Accepting: I have terminal ovarian cancer

Hi I have terminal ovarian cancer and I'm finding it hard to accept that I'm going to die in the foreseeable future, I am 66yr old ,I want to stay positive and do things with my children and grandchildren but my condition is painful and my strength is disappearing, I'm becoming more physically and mentally tired. Iam fighting with every ounce of me ,I'm so scared of leaving my beautiful family and after 34 years in the NHS i wanted to retire and enjoy the rest of my life going on holidays and outings sharing the lifes I of those I love.

How do I cope I cry in silence all the time and unable to smile and I'm normally polar opposite ,I'm angry and scared.

How do other people like me cope ,any advice would be lovely. X

  • Hi BetsyD,

    Welcome to Cancer Chat. I wanted to send a reply to your post to give it a little boost, so a few more people should see it and hopefully you'll get more replies.

    Do keep speaking to others where you can, as it helps to talk. I understand it may be difficult to speak to family or those close to you. We are always here on the forum if ever you want to write things down and reach out to others.

    From the homepage of the forum you can use the search bar at the top to find other relevant discussions and people to connect with.

    There are also other support options available, including Macmillan and Maggie's, who have various resources, helplines, and local support centres. This may help in terms of finding some coping mechanisms and also potentially meeting others.

    As I say, we're always here when you need it and I hope the forum can be useful for you.

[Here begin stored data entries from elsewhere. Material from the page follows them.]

$ cat src/rtl/pipe_stage_reg.sv
// Inter-stage pipeline register with hold, flush, canonical zero bubbles and
// saturating bubble/stall performance counters.
module pipe_stage_reg #(
    parameter int NUM_WORDS = 5,
    parameter int WORD_W    = 32,
    parameter int WA_W      = 5,
    parameter int INSTR_IDX = 4,
    parameter int CNT_W     = 16
) (
    input  logic                        clk,
    input  logic                        rst,
    input  logic                        en,
    input  logic                        clr,
    input  logic                        valid_in,
    input  logic [NUM_WORDS*WORD_W-1:0] data_in,
    input  logic [WA_W-1:0]             wa_in,
    input  logic                        cnt_clr,
    output logic                        valid_out,
    output logic [NUM_WORDS*WORD_W-1:0] data_out,
    output logic [WA_W-1:0]             wa_out,
    output logic [4:0]                  shamt,
    output logic [CNT_W-1:0]            bubble_cnt,
    output logic [CNT_W-1:0]            stall_cnt
);

    localparam int DATA_W = NUM_WORDS * WORD_W;
    localparam logic [CNT_W-1:0] CNT_MAX = '1;

    generate
        if (INSTR_IDX >= NUM_WORDS || WORD_W < 11) begin : g_bad_params
            $error("pipe_stage_reg: INSTR_IDX must be < NUM_WORDS and WORD_W >= 11");
        end
    endgenerate

    logic              valid_q, valid_d;
    logic [DATA_W-1:0] data_q, data_d;
    logic [WA_W-1:0]   wa_q, wa_d;
    logic [CNT_W-1:0]  bubble_cnt_q, bubble_cnt_d;
    logic [CNT_W-1:0]  stall_cnt_q, stall_cnt_d;
    logic              bubble_load;
    logic              stall_edge;

    always_comb begin
        // NOTE: every variable gets a default first so no path through the
        // block leaves it unassigned; otherwise a latch is inferred.
        valid_d      = valid_q;
        data_d       = data_q;
        wa_d         = wa_q;
        bubble_cnt_d = bubble_cnt_q;
        stall_cnt_d  = stall_cnt_q;

        bubble_load = clr | (en & ~valid_in);
        stall_edge  = ~clr & ~en & valid_q;

        // Bubbles are always all-zero so a held bubble never matches a forward.
        if (bubble_load) begin
            valid_d = 1'b0;
            data_d  = '0;
            wa_d    = '0;
        end else if (en) begin
            valid_d = 1'b1;
            data_d  = data_in;
            wa_d    = wa_in;
        end

        if (cnt_clr) begin
            bubble_cnt_d = '0;
            stall_cnt_d  = '0;
        end else begin
            if (bubble_load && bubble_cnt_q != CNT_MAX)
                bubble_cnt_d = bubble_cnt_q + CNT_W'(1);
            if (stall_edge && stall_cnt_q != CNT_MAX)
                stall_cnt_d = stall_cnt_q + CNT_W'(1);
        end
    end

    always_ff @(posedge clk) begin
        // NOTE: state is updated with non-blocking assignments so every flop
        // samples pre-edge values regardless of statement order.
        if (rst) begin
            valid_q      <= 1'b0;
            data_q       <= '0;
            wa_q         <= '0;
            bubble_cnt_q <= '0;
            stall_cnt_q  <= '0;
        end else begin
            valid_q      <= valid_d;
            data_q       <= data_d;
            wa_q         <= wa_d;
            bubble_cnt_q <= bubble_cnt_d;
            stall_cnt_q  <= stall_cnt_d;
        end
    end

    assign valid_out  = valid_q;
    assign data_out   = data_q;
    assign wa_out     = wa_q;
    assign shamt      = data_q[INSTR_IDX*WORD_W+6 +: 5];
    assign bubble_cnt = bubble_cnt_q;
    assign stall_cnt  = stall_cnt_q;

endmodule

    Wishing you all the best,

    Ben
    Cancer Chat Moderator

  • Hi Betsy,

    I know how you feel.  I too, have terminal ovarian cancer.  I am 72 and, like you, I have a beautiful family that I’m utterly heartbroken about leaving.  Two sons a three little granddaughters.  I thought I’d beaten it and pretty much got the all clear but it has come back with a vengeance.  No more treatment apart from a last gasp hormone treatment that the oncologist isn’t too hopeful about.

    I’ve updated my will, completed an advanced directive, made clear my wishes to die in hospice as I can’t have my sons looking after me.  I couldn’t bear that.

    ive started counselling so try to develop strategies to function as best as I can each day.  The reality is, of course, I’m living on borrowed time. I’m furious because I still feel fit and healthy and still go out walking etc but I’m dying.  How to deal with that?  I don’t know,  I also cry buckets but I’m getting my head around it a little better, I think.  

    if you want to chat, I’m here for you…….

    sending many supportive thoughts.